Now use make clean and make qemu to clean, assemble, and run your operating system.

I know this looks daunting! We’ll go through it line by line though.

I’ve separated the code by chunks that correspond with the surrounding instructions. We’ll go over each chunk and the instructions used, so that we can figure out how the operating system goes about printing to the screen.

If you look at some of these instructions, they have certain pieces information behind them. These are called operands. In NASM syntax, the right operand is the source operand and the left one is the destination operand. The letter operands refer to registers in the CPU, which are special places that hold bits of information the computer can operate on.

mov is an instruction that moves data around. It can move bytes from register to register and from locations in the code to registers.

Let’s use this knowledge to figure out our first chunk:

1 mov ax, 0x07c0
2 mov ds, ax

In the first line, we move the value 0x07c0 into the register ax. 0x07c0 is a hex value, which is a different number format and more convenient for assembly programmers to use than raw binary numbers of 1s and 0s.

Then we copy the value from register ax to register ds. You might ask, “Nick, why don’t you just copy 0x07c0 directly into register ds?” Well, ds is a very special register. It stands for data segment, and for some reason known only to Intel developers, it can only have values transfered to it from other general purpose registers.

What is a segment?

Segmentation is a special feature of Real Mode, which Intel made to keep their 16-bit processor, and allow users to be able to access more memory. Traditionally when a computer is 16-bit, only 16-bits are used in the addressing lines, which call data storage devices with an addresses (in binary) to get certain values stored at the address in the storage device. Because computers use binary, a 16-bit addressing scheme would mean that there are only 2^16 available slots in which to store a byte. This equates to 64KB of RAM memory. Those crafty Intel developers implemented segementation to allow the computer to access 20 bits worth of addressing space which is 2^20 addresses or 1MB worth of memory.

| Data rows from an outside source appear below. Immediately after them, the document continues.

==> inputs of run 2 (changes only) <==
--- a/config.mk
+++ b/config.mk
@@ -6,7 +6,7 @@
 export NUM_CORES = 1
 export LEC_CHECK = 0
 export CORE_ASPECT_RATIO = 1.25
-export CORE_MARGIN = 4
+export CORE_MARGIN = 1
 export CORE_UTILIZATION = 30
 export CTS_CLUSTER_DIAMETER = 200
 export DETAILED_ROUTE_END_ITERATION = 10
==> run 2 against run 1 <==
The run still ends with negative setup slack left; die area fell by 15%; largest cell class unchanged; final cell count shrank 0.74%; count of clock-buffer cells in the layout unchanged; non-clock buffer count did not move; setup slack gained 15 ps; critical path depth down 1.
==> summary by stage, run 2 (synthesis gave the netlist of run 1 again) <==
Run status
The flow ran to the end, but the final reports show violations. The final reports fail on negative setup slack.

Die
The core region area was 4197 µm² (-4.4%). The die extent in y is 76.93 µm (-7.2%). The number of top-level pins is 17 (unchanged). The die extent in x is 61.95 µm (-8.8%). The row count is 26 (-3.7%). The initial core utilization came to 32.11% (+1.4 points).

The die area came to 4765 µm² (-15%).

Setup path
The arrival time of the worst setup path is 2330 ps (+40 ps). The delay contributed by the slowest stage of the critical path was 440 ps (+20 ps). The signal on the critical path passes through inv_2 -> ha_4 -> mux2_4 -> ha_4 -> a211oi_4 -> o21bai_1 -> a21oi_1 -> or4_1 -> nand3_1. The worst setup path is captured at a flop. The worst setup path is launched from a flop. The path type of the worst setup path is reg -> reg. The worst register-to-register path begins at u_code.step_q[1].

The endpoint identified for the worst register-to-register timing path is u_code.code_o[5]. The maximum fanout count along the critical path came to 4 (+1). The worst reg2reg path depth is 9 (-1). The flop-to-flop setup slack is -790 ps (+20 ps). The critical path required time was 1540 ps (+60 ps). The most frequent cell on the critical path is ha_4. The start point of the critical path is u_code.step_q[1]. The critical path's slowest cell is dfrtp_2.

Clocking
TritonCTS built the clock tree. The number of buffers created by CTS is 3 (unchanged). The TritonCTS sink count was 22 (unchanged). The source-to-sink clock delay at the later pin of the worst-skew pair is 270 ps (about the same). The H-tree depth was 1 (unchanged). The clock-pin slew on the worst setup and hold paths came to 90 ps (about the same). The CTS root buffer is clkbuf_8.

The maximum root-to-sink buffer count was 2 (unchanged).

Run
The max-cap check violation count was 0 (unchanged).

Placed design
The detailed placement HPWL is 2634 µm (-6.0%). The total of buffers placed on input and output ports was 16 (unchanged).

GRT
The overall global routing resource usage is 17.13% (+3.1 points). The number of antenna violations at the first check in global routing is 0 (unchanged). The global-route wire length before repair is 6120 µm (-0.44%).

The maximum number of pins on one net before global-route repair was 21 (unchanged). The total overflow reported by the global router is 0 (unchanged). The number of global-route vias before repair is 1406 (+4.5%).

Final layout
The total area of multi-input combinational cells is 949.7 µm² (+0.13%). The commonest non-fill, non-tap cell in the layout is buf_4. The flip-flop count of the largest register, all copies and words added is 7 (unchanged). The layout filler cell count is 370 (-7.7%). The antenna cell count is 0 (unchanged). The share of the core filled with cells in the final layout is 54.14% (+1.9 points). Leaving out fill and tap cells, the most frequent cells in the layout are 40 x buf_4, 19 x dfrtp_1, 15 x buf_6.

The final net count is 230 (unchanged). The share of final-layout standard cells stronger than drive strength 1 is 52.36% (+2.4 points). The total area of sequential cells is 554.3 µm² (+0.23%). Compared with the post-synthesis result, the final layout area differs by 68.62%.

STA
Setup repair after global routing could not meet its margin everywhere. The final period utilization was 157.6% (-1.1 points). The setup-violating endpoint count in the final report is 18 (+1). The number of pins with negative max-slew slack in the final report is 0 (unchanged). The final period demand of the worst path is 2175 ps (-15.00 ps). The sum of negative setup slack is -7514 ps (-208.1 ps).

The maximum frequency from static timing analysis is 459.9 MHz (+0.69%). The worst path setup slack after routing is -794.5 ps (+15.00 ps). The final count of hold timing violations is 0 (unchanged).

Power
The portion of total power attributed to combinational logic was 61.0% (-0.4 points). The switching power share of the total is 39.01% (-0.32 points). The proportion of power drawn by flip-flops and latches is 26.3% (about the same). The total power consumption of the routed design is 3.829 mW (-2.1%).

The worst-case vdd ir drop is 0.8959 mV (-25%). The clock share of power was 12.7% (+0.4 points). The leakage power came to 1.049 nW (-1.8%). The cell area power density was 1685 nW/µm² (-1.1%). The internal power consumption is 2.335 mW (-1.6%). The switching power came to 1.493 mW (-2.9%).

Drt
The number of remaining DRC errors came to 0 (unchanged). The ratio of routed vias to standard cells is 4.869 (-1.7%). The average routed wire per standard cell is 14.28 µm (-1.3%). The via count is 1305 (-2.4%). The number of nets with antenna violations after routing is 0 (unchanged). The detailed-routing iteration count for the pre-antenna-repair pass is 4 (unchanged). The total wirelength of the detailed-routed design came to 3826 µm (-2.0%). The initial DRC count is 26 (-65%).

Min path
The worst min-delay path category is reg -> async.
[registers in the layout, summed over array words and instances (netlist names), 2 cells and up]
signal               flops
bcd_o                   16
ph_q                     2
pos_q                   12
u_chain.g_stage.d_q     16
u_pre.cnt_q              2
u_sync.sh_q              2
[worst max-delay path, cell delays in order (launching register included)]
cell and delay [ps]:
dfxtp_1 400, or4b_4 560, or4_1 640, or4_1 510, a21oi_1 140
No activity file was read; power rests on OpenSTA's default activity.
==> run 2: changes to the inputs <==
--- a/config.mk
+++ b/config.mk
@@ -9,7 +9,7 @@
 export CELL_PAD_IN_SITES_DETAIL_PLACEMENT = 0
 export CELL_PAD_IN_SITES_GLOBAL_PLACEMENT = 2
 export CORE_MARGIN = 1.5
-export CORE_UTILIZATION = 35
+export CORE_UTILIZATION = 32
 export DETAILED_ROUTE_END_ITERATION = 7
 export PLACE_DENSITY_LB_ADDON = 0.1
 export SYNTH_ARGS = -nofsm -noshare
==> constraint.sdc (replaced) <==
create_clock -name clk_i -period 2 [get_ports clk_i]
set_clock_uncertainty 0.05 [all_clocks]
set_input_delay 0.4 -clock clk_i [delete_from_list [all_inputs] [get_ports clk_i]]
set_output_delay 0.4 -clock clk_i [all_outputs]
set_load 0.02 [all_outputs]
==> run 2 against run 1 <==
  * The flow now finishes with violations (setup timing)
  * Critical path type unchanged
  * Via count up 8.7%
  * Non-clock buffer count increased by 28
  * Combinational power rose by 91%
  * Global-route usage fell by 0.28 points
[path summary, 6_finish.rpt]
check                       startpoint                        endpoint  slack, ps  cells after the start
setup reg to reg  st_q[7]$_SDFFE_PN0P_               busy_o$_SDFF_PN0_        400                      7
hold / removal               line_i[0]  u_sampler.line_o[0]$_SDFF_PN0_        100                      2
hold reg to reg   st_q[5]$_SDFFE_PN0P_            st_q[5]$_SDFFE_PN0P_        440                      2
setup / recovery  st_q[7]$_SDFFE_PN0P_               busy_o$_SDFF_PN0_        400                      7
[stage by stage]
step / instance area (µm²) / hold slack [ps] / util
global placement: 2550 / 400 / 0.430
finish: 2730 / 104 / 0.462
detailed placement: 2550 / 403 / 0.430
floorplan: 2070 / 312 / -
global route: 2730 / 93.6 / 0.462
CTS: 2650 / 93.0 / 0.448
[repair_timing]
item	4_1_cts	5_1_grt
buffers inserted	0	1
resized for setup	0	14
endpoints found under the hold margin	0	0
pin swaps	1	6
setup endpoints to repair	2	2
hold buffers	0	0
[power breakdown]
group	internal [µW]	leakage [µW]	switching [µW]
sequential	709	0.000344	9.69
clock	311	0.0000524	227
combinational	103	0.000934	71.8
<file path="src/rtl/regsb_pkg.sv">
package regsb_pkg;
   typedef enum logic {
      PICK_STRICT   = 1'b0,
      PICK_LOOKPAST = 1'b1
   } pick_mode_e;

   function automatic int unsigned idx_width(input int unsigned n);
      return (n > 1) ? $clog2(n) : 1;
   endfunction
endpackage

</file>
<file path="src/rtl/regsb_bits.sv">
module regsb_bits #(
   parameter int NUM_REGS = 8,
   parameter int NUM_WB   = 2,
   parameter int RW       = 3
) (
   input  logic                   clk,
   input  logic                   rst_n,
   input  logic [NUM_WB-1:0]      wb_vld,
   input  logic [NUM_WB*RW-1:0]   wb_reg,
   input  logic                   clr_en,
   input  logic [RW-1:0]          clr_reg,
   output logic [NUM_REGS-1:0]    valid_q,
   output logic [NUM_REGS-1:0]    avail
);
   logic [NUM_REGS-1:0] set_vec;
   logic [NUM_REGS-1:0] clr_vec;

   always_comb begin
      set_vec = '0;
      for (int p = 0; p < NUM_WB; p++) begin
         if (wb_vld[p]) set_vec[wb_reg[p*RW +: RW]] = 1'b1;
      end
   end

   always_comb begin
      clr_vec = '0;
      if (clr_en) clr_vec[clr_reg] = 1'b1;
   end

   // completions first, then the issuing claim overrides
   always_ff @(posedge clk) begin
      if (!rst_n) valid_q <= '1;
      else        valid_q <= (valid_q | set_vec) & ~clr_vec;
   end

   assign avail = valid_q | set_vec;
endmodule

</file>
<file path="src/rtl/regsb_hazard.sv">
module regsb_hazard #(
   parameter int NUM_REGS = 8,
   parameter int WIN      = 4,
   parameter int RW       = 3
) (
   input  logic                 lookpast,
   input  logic [NUM_REGS-1:0]  avail,
   input  logic [WIN-1:0]       slot_vld,
   input  logic [WIN*RW-1:0]    slot_src_a,
   input  logic [WIN*RW-1:0]    slot_src_b,
   input  logic [WIN*RW-1:0]    slot_dst,
   output logic [WIN-1:0]       ready
);
   for (genvar g = 0; g < WIN; g++) begin : g_slot
      logic [RW-1:0] sa, sb, sd;
      logic          ops_ok;
      assign sa = slot_src_a[g*RW +: RW];
      assign sb = slot_src_b[g*RW +: RW];
      assign sd = slot_dst[g*RW +: RW];
      assign ops_ok = slot_vld[g] & avail[sa] & avail[sb] & avail[sd];

      if (g == 0) begin : g_head
         assign ready[g] = ops_ok;
      end else begin : g_young
         logic order_blk;
         always_comb begin
            order_blk = 1'b0;
            for (int k = 0; k < g; k++) begin
               if (slot_vld[k]) begin
                  if (slot_dst[k*RW +: RW]   == sd) order_blk = 1'b1;
                  if (slot_src_a[k*RW +: RW] == sd) order_blk = 1'b1;
                  if (slot_src_b[k*RW +: RW] == sd) order_blk = 1'b1;
                  if (slot_dst[k*RW +: RW]   == sa) order_blk = 1'b1;
                  if (slot_dst[k*RW +: RW]   == sb) order_blk = 1'b1;
               end
            end
         end
         assign ready[g] = ops_ok & lookpast & ~order_blk;
      end
   end
endmodule

</file>
<file path="src/rtl/regsb_pick.sv">
module regsb_pick #(
   parameter int WIN = 4,
   parameter int SW  = 2
) (
   input  logic [WIN-1:0] ready,
   output logic           fire,
   output logic [SW-1:0]  slot,
   output logic [WIN-1:0] grant
);
   always_comb begin
      slot  = '0;
      grant = '0;
      for (int i = WIN-1; i >= 0; i--) begin
         if (ready[i]) begin
            slot  = SW'(i);
            grant = '0;
            grant[i] = 1'b1;
         end
      end
   end
   assign fire = |ready;
endmodule

</file>
<file path="src/rtl/regsb_issue.sv">
module regsb_issue #(
   parameter int NUM_REGS = 8,
   parameter int NUM_WB   = 2,
   parameter int WIN      = 4,
   parameter int RW       = regsb_pkg::idx_width(NUM_REGS),
   parameter int SW       = regsb_pkg::idx_width(WIN)
) (
   input  logic                  clk,
   input  logic                  rst_n,
   input  logic                  ooo_en,
   input  logic [WIN-1:0]        slot_vld,
   input  logic [WIN*RW-1:0]     slot_src_a,
   input  logic [WIN*RW-1:0]     slot_src_b,
   input  logic [WIN*RW-1:0]     slot_dst,
   input  logic [NUM_WB-1:0]     wb_vld,
   input  logic [NUM_WB*RW-1:0]  wb_reg,
   output logic                  issue_fire,
   output logic [SW-1:0]         issue_slot,
   output logic [NUM_REGS-1:0]   reg_valid
);
   import regsb_pkg::*;

   localparam int REG_SPAN = 1 << RW;

   if (NUM_REGS < 2 || REG_SPAN != NUM_REGS) begin : g_chk_regs
      $error("regsb_issue: NUM_REGS must be a power of two >= 2");
   end
   if (WIN < 1 || WIN > 16) begin : g_chk_win
      $error("regsb_issue: WIN must lie in 1..16");
   end
   if (NUM_WB < 1) begin : g_chk_wb
      $error("regsb_issue: NUM_WB must be at least 1");
   end

   pick_mode_e        mode;
   logic [NUM_REGS-1:0] avail;
   logic [WIN-1:0]    ready;
   logic [WIN-1:0]    grant;
   logic [RW-1:0]     iss_dst;

   assign mode = ooo_en ? PICK_LOOKPAST : PICK_STRICT;

   regsb_bits #(.NUM_REGS(NUM_REGS), .NUM_WB(NUM_WB), .RW(RW)) u_bits (
      .clk     (clk),
      .rst_n   (rst_n),
      .wb_vld  (wb_vld),
      .wb_reg  (wb_reg),
      .clr_en  (issue_fire),
      .clr_reg (iss_dst),
      .valid_q (reg_valid),
      .avail   (avail)
   );

   regsb_hazard #(.NUM_REGS(NUM_REGS), .WIN(WIN), .RW(RW)) u_haz (
      .lookpast   (mode == PICK_LOOKPAST),
      .avail      (avail),
      .slot_vld   (slot_vld),
      .slot_src_a (slot_src_a),
      .slot_src_b (slot_src_b),
      .slot_dst   (slot_dst),
      .ready      (ready)
   );

   regsb_pick #(.WIN(WIN), .SW(SW)) u_pick (
      .ready (ready),
      .fire  (issue_fire),
      .slot  (issue_slot),
      .grant (grant)
   );

   always_comb begin
      iss_dst = '0;
      for (int i = 0; i < WIN; i++) begin
         if (grant[i]) iss_dst = iss_dst | slot_dst[i*RW +: RW];
      end
   end
endmodule

</file>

However, this comes at a cost of using the segmentation feature. To keep 16-bit compatibility, the processor has to use two registers to store the segment and the offset. The register that holds the segment is multiplied by 0x10 (16 in the decimal format, which is what we use to count), to add another zero to the end of the hex number. Multiplying by 0x10 translates to adding four zeros to the end of the number in binary. This means that the 16 bit number is now 20 bits! The offset is then added to the segment address to get the actual location. So, when the offset is added to the segment, the address can change those four zero bits at the end to any number to access all the addresses in a 20-bit address space.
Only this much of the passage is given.